Drawbacks of direct-acting antivirals
HCV screening in developing countries is rare. Globally, most people with the disease go unnoticed until the onset of serious liver disease.
Although direct-acting antivirals (DAAs) that cure HCV are available, barriers to delivery and cost of treatment often result in only a select subset of infected individuals being treated, leaving those with limited accessibility without treatment.
Also, some people develop resistance to DAAs, and the authors of the current study predicted that such resistance will become more frequent in the setting of medication nonadherence. In addition, liver disease can still advance even after DAA treatment for HCV (eg, cirrhosis, hepatocellular carcinoma).
Finally, patients can become reinfected, making HCV elimination difficult. In particular, in individuals with ongoing risk of infection—such as those who inject drugs, men having sex with men, and health-care professionals with frequent exposure to blood and bodily fluids—immunity after effective treatment has been shown to be insufficient to prevent reinfection.
But even with an HCV vaccine with only moderate efficacy, high vaccination rates among high-risk patients would still have significant effects on transmission, the authors noted.
Barriers to hepatitis C vaccine
Certain barriers exist to the successful development of an HCV vaccine.
First, HCV is very genetically diverse—more so than even HIV—with 7 elucidated genotypes and 80 subtypes. Different genotypes vary on average by approximately 30% of amino acid content, with different subtypes varying by an average of about 15%.
Second, lack of in vitro systems to test HCV vaccine hampers the development of a vaccine. Currently, no immunocompetent small animal model can elucidate whether the HCV vaccine would elicit immune protection. Of note, the discovery of rat herpacivirus, a hepatitis-like virus, could yield new animal models; however, although the HCV and rat herpacivirus are structurally similar, they share limited sequence homology.
Third, researchers possess a limited understanding of protective immune responses, which makes development of an HCV vaccine difficult.
“It is a challenge to translate what we have learned about protective T-cell responses to design of vaccines that elicit these responses,” wrote Dr. Bailey and colleagues. “Immune responses that prevent persistence of infection could decrease HCV morbidity and mortality without reducing incidence of infection.”
In other words, to be of global benefit, vaccines need not provide sterilizing immunity but merely induce immune responses that reduce HCV clearance and prevent chronic infection.
Vaccine trials
To date, two vaccines have been tested in phase 1 trials to prevent infection solely by inducing T-cell mediated immunity.
The first vaccine was a prototype consisting of HCV Core protein and ISCOMATRIX adjuvant.
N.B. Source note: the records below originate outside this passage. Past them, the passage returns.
File: config.mk
export PLATFORM = sky130hd
export DESIGN_NAME = icache_refill
export DESIGN_NICKNAME = d
export VERILOG_FILES = /design/src/source/icache_pkg.sv /design/src/source/icache_refill.sv
export VERILOG_INCLUDE_DIRS = /design/src /design/src/source
export SDC_FILE = /design/constraint.sdc
export NUM_CORES = 1
export LEC_CHECK = 0
export BUFFER_PORTS_ARGS = -buffer_cell sky130_fd_sc_hd__buf_2
export CAP_MARGIN = 25
export CELL_PAD_IN_SITES_DETAIL_PLACEMENT = 0
export CELL_PAD_IN_SITES_GLOBAL_PLACEMENT = 1
export CORE_MARGIN = 5
export CORE_UTILIZATION = 18
export CTS_CLUSTER_SIZE = 20
export DETAILED_ROUTE_END_ITERATION = 10
export GPL_TIMING_DRIVEN = 0
export PLACE_DENSITY = 0.86
export SYNTH_ARGS = -nofsm -noshare
export SYNTH_HDL_FRONTEND = slang
export SYNTH_SLANG_ARGS = --single-unit
File: constraint.sdc
create_clock -name clk -period 1.6 [get_ports clk]
set_input_delay 0.32 -clock clk [delete_from_list [all_inputs] [get_ports clk]]
set_output_delay 0.32 -clock clk [all_outputs]
set_load 0.01 [all_outputs]
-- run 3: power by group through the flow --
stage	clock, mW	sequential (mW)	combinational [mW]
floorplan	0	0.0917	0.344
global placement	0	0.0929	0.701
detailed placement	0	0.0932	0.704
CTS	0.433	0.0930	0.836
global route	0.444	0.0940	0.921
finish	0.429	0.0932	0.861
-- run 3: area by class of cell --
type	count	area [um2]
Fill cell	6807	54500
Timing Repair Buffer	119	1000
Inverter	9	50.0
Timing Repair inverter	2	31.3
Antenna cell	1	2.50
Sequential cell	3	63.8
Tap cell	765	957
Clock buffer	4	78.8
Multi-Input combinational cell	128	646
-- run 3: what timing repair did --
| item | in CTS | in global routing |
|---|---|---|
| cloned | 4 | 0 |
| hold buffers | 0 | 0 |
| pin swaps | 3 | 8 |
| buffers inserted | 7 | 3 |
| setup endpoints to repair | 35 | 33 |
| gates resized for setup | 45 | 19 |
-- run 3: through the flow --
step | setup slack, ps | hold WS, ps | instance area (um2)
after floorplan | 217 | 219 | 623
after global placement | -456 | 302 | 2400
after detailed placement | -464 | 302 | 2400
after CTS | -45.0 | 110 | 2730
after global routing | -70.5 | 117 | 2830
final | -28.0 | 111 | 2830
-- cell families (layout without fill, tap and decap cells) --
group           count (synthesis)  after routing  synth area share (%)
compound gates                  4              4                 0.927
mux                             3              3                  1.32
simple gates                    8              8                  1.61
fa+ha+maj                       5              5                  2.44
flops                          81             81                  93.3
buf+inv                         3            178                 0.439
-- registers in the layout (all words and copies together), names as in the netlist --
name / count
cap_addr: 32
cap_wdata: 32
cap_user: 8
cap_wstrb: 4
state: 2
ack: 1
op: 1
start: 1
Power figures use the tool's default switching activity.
### config.mk
export PLATFORM = sky130hd
export DESIGN_NAME = mci_sub_result
export DESIGN_NICKNAME = d
export VERILOG_FILES = /design/src/mci_sub_result.sv
export VERILOG_INCLUDE_DIRS = /design/src
export SDC_FILE = /design/constraint.sdc
export NUM_CORES = 1
export LEC_CHECK = 0
export ABC_AREA = 1
export BUFFER_PORTS_ARGS = -buffer_cell sky130_fd_sc_hd__buf_2
export CORE_UTILIZATION = 50
export DETAILED_ROUTE_END_ITERATION = 12
export PLACE_DENSITY = 0.84
export SLEW_MARGIN = 20
export SYNTH_ARGS = -nofsm -noshare
export SYNTH_HDL_FRONTEND = slang
export SYNTH_SLANG_ARGS = --single-unit
### constraint.sdc
create_clock -name clk -period 1.7 [get_ports clk]
set_clock_uncertainty 0.2 [all_clocks]
set_input_delay 0.085 -clock clk [delete_from_list [all_inputs] [get_ports clk]]
set_output_delay 0.085 -clock clk [all_outputs]
set_load 0.05 [all_outputs]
The candidate was tested for its ability to induce T-cell responses in adults not at risk for HCV infection. Although the vaccine was well tolerated, T-cell response occurred in only 2 of 8 study participants who were administered the highest dose.
The second vaccine consisted of a replication defective chimpanzee adenovirus (ChAd) vector encoding NS3, NS4, and NS5 proteins and was also tested in healthy volunteers. This vaccine then served as basis for a vaccine trial in at-risk individuals.
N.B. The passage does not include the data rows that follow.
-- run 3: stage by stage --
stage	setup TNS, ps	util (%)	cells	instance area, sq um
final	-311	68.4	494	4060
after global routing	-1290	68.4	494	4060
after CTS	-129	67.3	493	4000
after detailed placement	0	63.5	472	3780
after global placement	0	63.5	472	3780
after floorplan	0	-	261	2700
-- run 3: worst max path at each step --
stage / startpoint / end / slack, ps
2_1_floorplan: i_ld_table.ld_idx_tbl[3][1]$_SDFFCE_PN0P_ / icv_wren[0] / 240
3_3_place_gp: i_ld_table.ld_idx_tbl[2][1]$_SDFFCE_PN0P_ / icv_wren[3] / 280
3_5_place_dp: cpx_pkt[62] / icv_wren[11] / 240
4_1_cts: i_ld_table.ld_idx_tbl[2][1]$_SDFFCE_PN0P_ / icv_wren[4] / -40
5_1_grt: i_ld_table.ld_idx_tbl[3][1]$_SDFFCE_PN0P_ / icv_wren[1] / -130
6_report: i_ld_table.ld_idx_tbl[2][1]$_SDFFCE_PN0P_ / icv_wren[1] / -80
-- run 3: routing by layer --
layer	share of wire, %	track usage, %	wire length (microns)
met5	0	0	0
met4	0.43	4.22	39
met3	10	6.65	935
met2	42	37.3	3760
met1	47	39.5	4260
The authors suggested that the key to controlling HCV involves screening on a broader scale, treatment of infected persons—including more focus on those with limited access—and prevention and harm-reduction strategies for those who are uninfected yet at risk.
“Vaccine strategies meant to overcome the enormous diversity of HCV must generate a broad immune response, capable of responding to abundant variations,” the authors concluded. “Selecting antigens to maximize the induction of T-cell and antibody responses that elicit successful responses remains an active area of research.”